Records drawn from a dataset
* * * * * * *

$ cat src/rtl/bpct_pkg.sv
`default_nettype none
package bpct_pkg;
  // Register byte offsets
  localparam logic [7:0] OFS_CTRL = 8'h00;
  localparam logic [7:0] OFS_PRESC = 8'h04;
  localparam logic [7:0] OFS_STATUS = 8'h08;
  localparam logic [7:0] OFS_MASK = 8'h0C;
  localparam logic [7:0] OFS_T2 = 8'h10;
  localparam logic [7:0] OFS_T3 = 8'h14;
  localparam logic [7:0] OFS_T4 = 8'h18;
  localparam logic [7:0] OFS_T5 = 8'h1C;
  localparam logic [7:0] OFS_T6 = 8'h20;
  // Control field positions
  localparam int CTRL_RUN1 = 0;
  localparam int CTRL_RUN2 = 1;
  localparam int CTRL_DN1 = 2;
  localparam int CTRL_DN2 = 3;
  localparam int CTRL_CHA = 4;
  localparam int CTRL_CHB = 5;
  localparam int CTRL_CHC = 6;
  // Prescale field positions
  localparam int PS_FIRST_BLOCK_PRESCALE = 0;
  localparam int PS_SECOND_BLOCK_PRESCALE = 2;
  localparam int PS_IND1 = 4;
  localparam int PS_IND2 = 8;
  // Status bit positions
  localparam int ST_OV1 = 0;
  localparam int ST_OV2 = 1;
  localparam int ST_AUX = 2;
  // Reset values
  localparam logic [1:0] BPS_RST = 2'h0;
  localparam logic [31:0] CTRL_RST = 32'h0000_0000;
  // Basic clock periods in system clocks for encodings 00,01,10,11
  localparam logic [5:0] B1_DIV00 = 6'h08;
  localparam logic [5:0] B1_DIV01 = 6'h04;
  localparam logic [5:0] B1_DIV10 = 6'h20;
  localparam logic [5:0] B1_DIV11 = 6'h10;
  localparam logic [5:0] B2_DIV00 = 6'h04;
  localparam logic [5:0] B2_DIV01 = 6'h02;
  localparam logic [5:0] B2_DIV10 = 6'h10;
  localparam logic [5:0] B2_DIV11 = 6'h08;
  typedef struct packed {
    logic [2:0] ind2;
    logic [2:0] ind1;
    logic [1:0] second_block_prescale;
    logic [1:0] first_block_prescale;
  } bpct_presc_s;
endpackage : bpct_pkg
`default_nettype wire

$ cat src/rtl/bpct_timers.sv
// Summary of operation
// - Each block clocked by its own prescaler
// - Block prescalers reset to encoding 00
// - First block: two basics 8/16/32/64 clocks; the code gives basic periods of 4/8/16/32 clocks
// - Second block: two basics 4/8/16/32 clocks; the code gives basic periods of 2/4/8/16 clocks
// - Core is low part, auxiliary high
// - Aux steps on core wrap, within two
// - Chaining only inside the same block
// - Trigger modes: counter, interface, capture, reload; only internal timer mode is built
//
// Added by the designer: register access over APB and the address map.
`default_nettype none
module bpct_timers
  import bpct_pkg::*;
#(
  parameter int TW = 16
) (
  input wire logic pclk, // System clock
  input wire logic presetn, // Async reset, active low
  input wire logic psel, // APB select
  input wire logic penable, // APB enable
  input wire logic pwrite, // APB direction
  input wire logic [7:0] paddr, // APB byte address
  input wire logic [31:0] pwdata, // APB write data
  output logic [31:0] prdata, // APB read data
  output logic pready, // APB ready
  output logic pslverr, // APB error
  output logic irq // Interrupt level
);
  // Register state
  logic [31:0] ctrl_r; // Run, direction and chain bits
  bpct_presc_s presc_r; // Block and individual prescalers
  logic [2:0] status_r; // Sticky event flags
  logic [2:0] mask_r; // Interrupt mask
  logic [TW-1:0] tmr_r [5]; // 0:aux a,1:core1,2:aux b,3:aux2,4:core2
  // Block prescaler chain
  logic [5:0] bdiv1_r; // First block divider
  logic [5:0] bdiv2_r; // Second block divider
  logic [5:0] half1; // First block basic period
  logic [5:0] half2; // Second block basic period
  logic b1_tick; // First block basic clock
  logic b2_tick; // Second block basic clock
  // Individual prescaler chain
  logic [6:0] ip1_r; // First core basic clock count
  logic [6:0] ip2_r; // Second core basic clock count
  logic [6:0] ip1_mask; // First core divide mask
  logic [6:0] ip2_mask; // Second core divide mask
  logic c1_tick; // First core count clock
  logic c2_tick; // Second core count clock
  // Chain events
  logic c1_wrap; // First core overflow or underflow
  logic c2_wrap; // Second core overflow or underflow
  logic c1_wrap_r; // First core event, registered
  logic c2_wrap_r; // Second core event, registered
  // Bus decode
  logic setup; // Setup phase of a transfer
  logic wr_en; // Write access phase
  logic rd_en; // Read access phase
  logic addr_ok; // Address is mapped
  logic [31:0] rd_mux; // Read data selection
  logic irq_r; // Interrupt level

  // First block basic period for each prescaler encoding
  always_comb begin
    case (presc_r.first_block_prescale)
      2'h0: half1 = B1_DIV00;
      2'h1: half1 = B1_DIV01;
      2'h2: half1 = B1_DIV10;
      default: half1 = B1_DIV11;
    endcase
  end

  // Second block basic period for each prescaler encoding
  always_comb begin
    case (presc_r.second_block_prescale)
      2'h0: half2 = B2_DIV00;
      2'h1: half2 = B2_DIV01;
      2'h2: half2 = B2_DIV10;
      default: half2 = B2_DIV11;
    endcase
  end

  // One basic clock tick per basic period
  assign b1_tick = (bdiv1_r == half1 - 6'h01);
  assign b2_tick = (bdiv2_r == half2 - 6'h01);

  // First block divider; a shorter new period restarts it
  always_ff @(posedge pclk or negedge presetn) begin
    if (!presetn) begin
      bdiv1_r <= 6'h00;
    end else if (b1_tick || bdiv1_r >= half1) begin
      bdiv1_r <= 6'h00;
    end else begin
      bdiv1_r <= bdiv1_r + 6'h01;
    end
  end

  // Second block divider; a shorter new period restarts it
  always_ff @(posedge pclk or negedge presetn) begin
    if (!presetn) begin
      bdiv2_r <= 6'h00;
    end else if (b2_tick || bdiv2_r >= half2) begin
      bdiv2_r <= 6'h00;
    end else begin
      bdiv2_r <= bdiv2_r + 6'h01;
    end
  end

  // Individual prescalers divide the basic clock by a power of two
  assign ip1_mask = (7'h01 << presc_r.ind1) - 7'h01;
  assign ip2_mask = (7'h01 << presc_r.ind2) - 7'h01;
  assign c1_tick = b1_tick && ((ip1_r & ip1_mask) == 7'h00);
  assign c2_tick = b2_tick && ((ip2_r & ip2_mask) == 7'h00);

  // First core basic clock count
  always_ff @(posedge pclk or negedge presetn) begin
    if (!presetn) begin
      ip1_r <= 7'h00;
    end else if (b1_tick) begin
      ip1_r <= ip1_r + 7'h01;
    end
  end

  // Second core basic clock count
  always_ff @(posedge pclk or negedge presetn) begin
    if (!presetn) begin
      ip2_r <= 7'h00;
    end else if (b2_tick) begin
      ip2_r <= ip2_r + 7'h01;
    end
  end

  // Core wrap in the counting direction; only internal timer mode
  // exists, so no trigger mode is open to spurious events
  assign c1_wrap = c1_tick && ctrl_r[CTRL_RUN1] &&
    (ctrl_r[CTRL_DN1] ? (tmr_r[1] == '0) : (tmr_r[1] == '1));
  assign c2_wrap = c2_tick && ctrl_r[CTRL_RUN2] &&
    (ctrl_r[CTRL_DN2] ? (tmr_r[4] == '0) : (tmr_r[4] == '1));

  // APB phase decode
  assign setup = psel && !penable;
  assign wr_en = psel && penable && pwrite;
  assign rd_en = psel && penable && !pwrite;

  // Mapped addresses
  always_comb begin
    case (paddr)
      OFS_CTRL, OFS_PRESC, OFS_STATUS, OFS_MASK, OFS_T2, OFS_T3, OFS_T4, OFS_T5,
      OFS_T6: addr_ok = 1'b1;
      default: addr_ok = 1'b0;
    endcase
  end

  // Control register
  always_ff @(posedge pclk or negedge presetn) begin
    if (!presetn) begin
      ctrl_r <= CTRL_RST;
    end else if (wr_en && paddr == OFS_CTRL) begin
      ctrl_r <= {25'h0, pwdata[6:0]};
    end
  end

  // Prescale register; bit 7 is unused
  always_ff @(posedge pclk or negedge presetn) begin
    if (!presetn) begin
      presc_r <= '{ind2: 3'h0, ind1: 3'h0, second_block_prescale: BPS_RST, first_block_prescale: BPS_RST};
    end else if (wr_en && paddr == OFS_PRESC) begin
      presc_r <= {pwdata[10:8], pwdata[6:4], pwdata[3:2], pwdata[1:0]};
    end
  end

  // Interrupt mask register
  always_ff @(posedge pclk or negedge presetn) begin
    if (!presetn) begin
      mask_r <= 3'h0;
    end else if (wr_en && paddr == OFS_MASK) begin
      mask_r <= pwdata[2:0];
    end
  end

  // First block chain event: aux steps one cycle after core wrap
  always_ff @(posedge pclk or negedge presetn) begin
    if (!presetn) begin
      c1_wrap_r <= 1'b0;
    end else begin
      c1_wrap_r <= c1_wrap;
    end
  end

  // Second block chain event: aux steps one cycle after core wrap
  always_ff @(posedge pclk or negedge presetn) begin
    if (!presetn) begin
      c2_wrap_r <= 1'b0;
    end else begin
      c2_wrap_r <= c2_wrap;
    end
  end

  // Timer updates: cores count, aux timers follow their block core
  genvar gi;
  generate
    for (gi = 0; gi < 5; gi++) begin : g_tmr
      logic wsel;
      logic step;
      logic dn;
      logic chained;
      assign wsel = wr_en && (paddr == OFS_T2 + 8'(4 * gi));
      // Step source and direction per timer
      always_comb begin
        case (gi)
          0: begin
            chained = ctrl_r[CTRL_CHA];
            step = c1_wrap_r;
            dn = ctrl_r[CTRL_DN1];
          end
          1: begin
            chained = 1'b1;
            step = c1_tick && ctrl_r[CTRL_RUN1];
            dn = ctrl_r[CTRL_DN1];
          end
          2: begin
            chained = ctrl_r[CTRL_CHB];
            step = c1_wrap_r;
            dn = ctrl_r[CTRL_DN1];
          end
          3: begin
            chained = ctrl_r[CTRL_CHC];
            step = c2_wrap_r;
            dn = ctrl_r[CTRL_DN2];
          end
          default: begin
            chained = 1'b1;
            step = c2_tick && ctrl_r[CTRL_RUN2];
            dn = ctrl_r[CTRL_DN2];
          end
        endcase
      end
      // Software write wins over a count step
      always_ff @(posedge pclk or negedge presetn) begin
        if (!presetn) begin
          tmr_r[gi] <= '0;
        end else if (wsel) begin
          tmr_r[gi] <= pwdata[TW-1:0];
        end else if (chained && step) begin
          tmr_r[gi] <= dn ? tmr_r[gi] - 1'b1 : tmr_r[gi] + 1'b1;
        end
      end
    end
  endgenerate

  // Sticky status, cleared by read; set wins over clear
  always_ff @(posedge pclk or negedge presetn) begin
    if (!presetn) begin
      status_r <= 3'h0;
    end else begin
      status_r <= ((rd_en && paddr == OFS_STATUS) ? 3'h0 : status_r) |
        {c1_wrap_r | c2_wrap_r, c2_wrap, c1_wrap};
    end
  end

  // Interrupt level, one cycle behind the flags
  always_ff @(posedge pclk or negedge presetn) begin
    if (!presetn) begin
      irq_r <= 1'b0;
    end else begin
      irq_r <= |(status_r & mask_r);
    end
  end
  assign irq = irq_r;

  // Read data selection
  always_comb begin
    case (paddr)
      OFS_CTRL: rd_mux = ctrl_r;
      OFS_PRESC: rd_mux = {21'h0, presc_r.ind2, 1'b0, presc_r.ind1,
        presc_r.second_block_prescale, presc_r.first_block_prescale};
      OFS_STATUS: rd_mux = {29'h0, status_r};
      OFS_MASK: rd_mux = {29'h0, mask_r};
      OFS_T2: rd_mux = 32'(tmr_r[0]);
      OFS_T3: rd_mux = 32'(tmr_r[1]);
      OFS_T4: rd_mux = 32'(tmr_r[2]);
      OFS_T5: rd_mux = 32'(tmr_r[3]);
      OFS_T6: rd_mux = 32'(tmr_r[4]);
      default: rd_mux = 32'h0000_0000;
    endcase
  end

  // Ready pulse in the access phase, no wait states
  always_ff @(posedge pclk or negedge presetn) begin
    if (!presetn) begin
      pready <= 1'b0;
    end else begin
      pready <= setup;
    end
  end

  // Error reply on an unmapped address
  always_ff @(posedge pclk or negedge presetn) begin
    if (!presetn) begin
      pslverr <= 1'b0;
    end else begin
      pslverr <= setup && !addr_ok;
    end
  end

  // Read data, sampled in the setup phase, zero otherwise
  always_ff @(posedge pclk or negedge presetn) begin
    if (!presetn) begin
      prdata <= 32'h0000_0000;
    end else if (setup && !pwrite) begin
      prdata <= rd_mux;
    end else begin
      prdata <= 32'h0000_0000;
    end
  end
endmodule : bpct_timers
`default_nettype wire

* * * * * * *

- GOAL OF THE EXERCISE
State only the count of lines above that hold the string "Sticky".

- YOUR SOLUTION
2